What about AI fakes?
One of the bigger concerns – and it’s quite legitimate – with the use of generative AI lies around its ability to create convincing fake images, sounds or video. Sometimes these are rather obvious and designed purely for their humorous appeal, a la the rather well known (but fake!) image of The Pope in a puffer jacket. But they do have a darker side, depending on intent and how and where they’re shared.
That’s when you’re talking about what’s usually covered by the term “deepfake”. A deepfake can be anything from explicit material to material designed to actively spread misinformation. Both approaches typically try to swap in convincing-looking visual images, such as swapping faces to put people into particular situations, or modifying audio to create speeches that never happened, or both at once.

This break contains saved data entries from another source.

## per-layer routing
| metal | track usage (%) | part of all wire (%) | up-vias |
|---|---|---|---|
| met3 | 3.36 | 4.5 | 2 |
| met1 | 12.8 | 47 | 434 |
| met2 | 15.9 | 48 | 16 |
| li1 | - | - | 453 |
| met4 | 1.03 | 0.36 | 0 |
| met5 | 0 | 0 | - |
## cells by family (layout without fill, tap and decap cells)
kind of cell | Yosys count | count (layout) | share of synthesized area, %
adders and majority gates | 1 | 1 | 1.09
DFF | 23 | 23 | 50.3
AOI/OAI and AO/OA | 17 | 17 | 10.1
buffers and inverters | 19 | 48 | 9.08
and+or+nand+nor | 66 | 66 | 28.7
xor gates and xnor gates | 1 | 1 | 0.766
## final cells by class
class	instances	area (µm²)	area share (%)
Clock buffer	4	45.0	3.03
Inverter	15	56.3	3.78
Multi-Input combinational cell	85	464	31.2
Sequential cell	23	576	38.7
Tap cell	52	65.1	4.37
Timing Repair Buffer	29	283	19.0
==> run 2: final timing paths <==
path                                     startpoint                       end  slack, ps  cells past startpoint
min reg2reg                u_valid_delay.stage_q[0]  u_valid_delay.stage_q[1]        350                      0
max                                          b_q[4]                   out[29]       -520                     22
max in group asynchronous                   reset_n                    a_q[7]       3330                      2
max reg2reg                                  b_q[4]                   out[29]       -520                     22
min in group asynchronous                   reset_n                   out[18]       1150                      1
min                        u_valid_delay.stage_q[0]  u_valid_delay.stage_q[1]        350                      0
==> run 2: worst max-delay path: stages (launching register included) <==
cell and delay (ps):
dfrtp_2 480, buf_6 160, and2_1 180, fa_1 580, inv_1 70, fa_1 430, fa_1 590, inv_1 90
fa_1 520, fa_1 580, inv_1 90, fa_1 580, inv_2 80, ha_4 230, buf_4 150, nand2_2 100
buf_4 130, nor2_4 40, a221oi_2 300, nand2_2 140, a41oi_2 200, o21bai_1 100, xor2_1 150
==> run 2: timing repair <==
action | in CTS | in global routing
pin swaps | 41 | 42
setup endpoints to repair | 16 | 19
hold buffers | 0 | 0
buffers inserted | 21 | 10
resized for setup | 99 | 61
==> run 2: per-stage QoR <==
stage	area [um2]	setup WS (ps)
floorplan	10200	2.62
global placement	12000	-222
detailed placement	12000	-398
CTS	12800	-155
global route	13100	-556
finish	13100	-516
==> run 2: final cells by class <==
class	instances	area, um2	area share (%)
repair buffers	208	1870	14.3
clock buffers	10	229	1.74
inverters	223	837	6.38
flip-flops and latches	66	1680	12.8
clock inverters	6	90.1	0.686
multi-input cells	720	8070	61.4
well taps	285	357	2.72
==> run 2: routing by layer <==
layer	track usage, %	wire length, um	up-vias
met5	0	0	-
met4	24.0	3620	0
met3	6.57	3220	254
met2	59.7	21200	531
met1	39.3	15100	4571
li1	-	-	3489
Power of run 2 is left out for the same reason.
--- config.mk ---
export PLATFORM = sky130hd
export DESIGN_NAME = dmem_arbiter
export DESIGN_NICKNAME = d
export VERILOG_FILES = /design/src/rtl/dmem_arbiter.sv
export SDC_FILE = /design/constraint.sdc
export NUM_CORES = 1
export LEC_CHECK = 0
export BUFFER_PORTS_ARGS = -buffer_cell sky130_fd_sc_hd__buf_2
export CAP_MARGIN = 25
export CORE_AREA = 4 4 92 94
export CTS_CLUSTER_DIAMETER = 30
export CTS_CLUSTER_SIZE = 25
export DETAILED_ROUTE_END_ITERATION = 10
export DIE_AREA = 0 0 96 98
export MAX_ROUTING_LAYER = met4
export PLACE_DENSITY = 0.68
export SYNTH_ARGS = -nofsm -noshare
export SYNTH_HDL_FRONTEND = slang
export SYNTH_SLANG_ARGS = --single-unit
--- constraint.sdc ---
create_clock -name clock -period 5.2 [get_ports clock]
set_input_delay 0.78 -clock clock [delete_from_list [all_inputs] [get_ports clock]]
set_output_delay 0.78 -clock clock [all_outputs]
set_load 0.02 [all_outputs]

So how can you protect yourself from this kind of deep fakery? In terms of understanding images and video, it’s wise to do a little searching around those images; if a celebrity is suddenly pitching an “investment opportunity the banks don’t want you to know about” that’s probably a red flag right there, but just in case, search up that product and that celebrity to see if it’s an actual sponsorship, or a rip-off deepfake.
Actually, for all of those they’re scams, but the concept applies across any of that kind of media you might find. It’s also wise to look at images closely, because while AI generation is improving over time, it’s still got a distinct bias towards slightly unnatural features, like perfect symmetry, or oddly fused fingers in hands, or very weird lighting.